%%
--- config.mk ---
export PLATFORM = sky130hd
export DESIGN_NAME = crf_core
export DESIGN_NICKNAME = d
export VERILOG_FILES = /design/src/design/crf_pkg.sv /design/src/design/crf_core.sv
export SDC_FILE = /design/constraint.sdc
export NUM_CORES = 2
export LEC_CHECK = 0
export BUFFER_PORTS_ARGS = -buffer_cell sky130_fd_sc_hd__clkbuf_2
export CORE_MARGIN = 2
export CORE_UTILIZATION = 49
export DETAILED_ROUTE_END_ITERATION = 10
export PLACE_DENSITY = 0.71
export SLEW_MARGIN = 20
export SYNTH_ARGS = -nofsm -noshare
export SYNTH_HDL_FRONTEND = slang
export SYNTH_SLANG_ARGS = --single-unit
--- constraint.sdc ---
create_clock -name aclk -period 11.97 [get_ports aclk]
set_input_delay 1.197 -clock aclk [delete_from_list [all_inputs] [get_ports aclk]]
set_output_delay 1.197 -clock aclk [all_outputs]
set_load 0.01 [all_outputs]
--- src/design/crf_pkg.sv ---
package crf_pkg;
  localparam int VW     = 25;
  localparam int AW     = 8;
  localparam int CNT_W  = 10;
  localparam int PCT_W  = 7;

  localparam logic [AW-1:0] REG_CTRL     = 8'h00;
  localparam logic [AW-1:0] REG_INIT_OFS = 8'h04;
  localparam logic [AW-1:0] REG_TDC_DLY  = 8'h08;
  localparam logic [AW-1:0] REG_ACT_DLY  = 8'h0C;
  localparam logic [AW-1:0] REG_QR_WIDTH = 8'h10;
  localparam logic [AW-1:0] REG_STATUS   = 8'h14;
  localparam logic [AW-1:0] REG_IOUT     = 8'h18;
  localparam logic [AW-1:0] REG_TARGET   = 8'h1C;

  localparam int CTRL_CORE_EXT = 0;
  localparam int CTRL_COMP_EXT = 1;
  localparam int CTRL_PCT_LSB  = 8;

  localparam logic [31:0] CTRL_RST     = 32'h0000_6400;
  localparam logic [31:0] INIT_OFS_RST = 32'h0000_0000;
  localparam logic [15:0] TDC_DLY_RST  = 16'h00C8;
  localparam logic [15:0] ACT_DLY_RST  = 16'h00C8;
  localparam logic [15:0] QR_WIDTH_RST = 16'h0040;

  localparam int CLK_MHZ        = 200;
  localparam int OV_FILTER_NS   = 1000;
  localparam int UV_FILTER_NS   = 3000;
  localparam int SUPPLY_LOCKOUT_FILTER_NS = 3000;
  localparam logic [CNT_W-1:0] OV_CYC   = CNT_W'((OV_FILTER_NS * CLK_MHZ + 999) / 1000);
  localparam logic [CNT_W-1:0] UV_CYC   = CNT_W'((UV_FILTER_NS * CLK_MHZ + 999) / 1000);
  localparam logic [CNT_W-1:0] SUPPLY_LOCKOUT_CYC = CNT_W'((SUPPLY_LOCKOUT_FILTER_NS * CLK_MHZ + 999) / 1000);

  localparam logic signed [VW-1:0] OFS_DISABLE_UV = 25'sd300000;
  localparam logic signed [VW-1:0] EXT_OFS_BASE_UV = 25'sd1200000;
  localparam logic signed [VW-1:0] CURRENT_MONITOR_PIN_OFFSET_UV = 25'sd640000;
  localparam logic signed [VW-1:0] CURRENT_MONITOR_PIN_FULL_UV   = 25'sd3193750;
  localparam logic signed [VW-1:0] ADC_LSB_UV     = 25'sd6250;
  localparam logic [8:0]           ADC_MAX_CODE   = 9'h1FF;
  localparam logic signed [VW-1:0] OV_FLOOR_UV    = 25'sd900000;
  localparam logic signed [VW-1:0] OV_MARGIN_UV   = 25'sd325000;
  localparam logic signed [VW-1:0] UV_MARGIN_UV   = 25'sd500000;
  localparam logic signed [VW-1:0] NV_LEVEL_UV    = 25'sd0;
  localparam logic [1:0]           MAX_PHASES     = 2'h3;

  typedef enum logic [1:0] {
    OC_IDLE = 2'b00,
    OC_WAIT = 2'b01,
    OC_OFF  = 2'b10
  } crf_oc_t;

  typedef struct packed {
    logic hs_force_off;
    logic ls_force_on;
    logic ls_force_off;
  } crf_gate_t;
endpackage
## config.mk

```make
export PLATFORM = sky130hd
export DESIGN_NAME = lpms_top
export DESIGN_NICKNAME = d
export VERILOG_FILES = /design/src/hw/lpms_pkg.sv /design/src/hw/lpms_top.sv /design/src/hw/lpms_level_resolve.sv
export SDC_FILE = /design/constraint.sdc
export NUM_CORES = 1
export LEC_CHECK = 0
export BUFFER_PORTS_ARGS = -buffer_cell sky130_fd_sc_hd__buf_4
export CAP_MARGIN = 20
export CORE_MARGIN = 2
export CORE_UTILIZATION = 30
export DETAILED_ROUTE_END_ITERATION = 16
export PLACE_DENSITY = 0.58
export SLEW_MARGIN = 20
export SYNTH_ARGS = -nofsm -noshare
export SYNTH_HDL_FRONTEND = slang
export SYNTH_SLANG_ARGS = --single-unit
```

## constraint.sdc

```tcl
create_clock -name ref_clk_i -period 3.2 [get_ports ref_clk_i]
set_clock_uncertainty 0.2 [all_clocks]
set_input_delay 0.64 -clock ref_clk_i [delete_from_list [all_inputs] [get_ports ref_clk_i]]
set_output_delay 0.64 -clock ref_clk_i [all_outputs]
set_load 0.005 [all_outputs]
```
%%
• _Exercise description_:
What is needed is an exact copy of the entries from their first line down to the line with "create_clock -name aclk", that line included, and nothing beyond it.

• _Written reply_:
--- config.mk ---
export PLATFORM = sky130hd
export DESIGN_NAME = crf_core
export DESIGN_NICKNAME = d
export VERILOG_FILES = /design/src/design/crf_pkg.sv /design/src/design/crf_core.sv
export SDC_FILE = /design/constraint.sdc
export NUM_CORES = 2
export LEC_CHECK = 0
export BUFFER_PORTS_ARGS = -buffer_cell sky130_fd_sc_hd__clkbuf_2
export CORE_MARGIN = 2
export CORE_UTILIZATION = 49
export DETAILED_ROUTE_END_ITERATION = 10
export PLACE_DENSITY = 0.71
export SLEW_MARGIN = 20
export SYNTH_ARGS = -nofsm -noshare
export SYNTH_HDL_FRONTEND = slang
export SYNTH_SLANG_ARGS = --single-unit
--- constraint.sdc ---
create_clock -name aclk -period 11.97 [get_ports aclk]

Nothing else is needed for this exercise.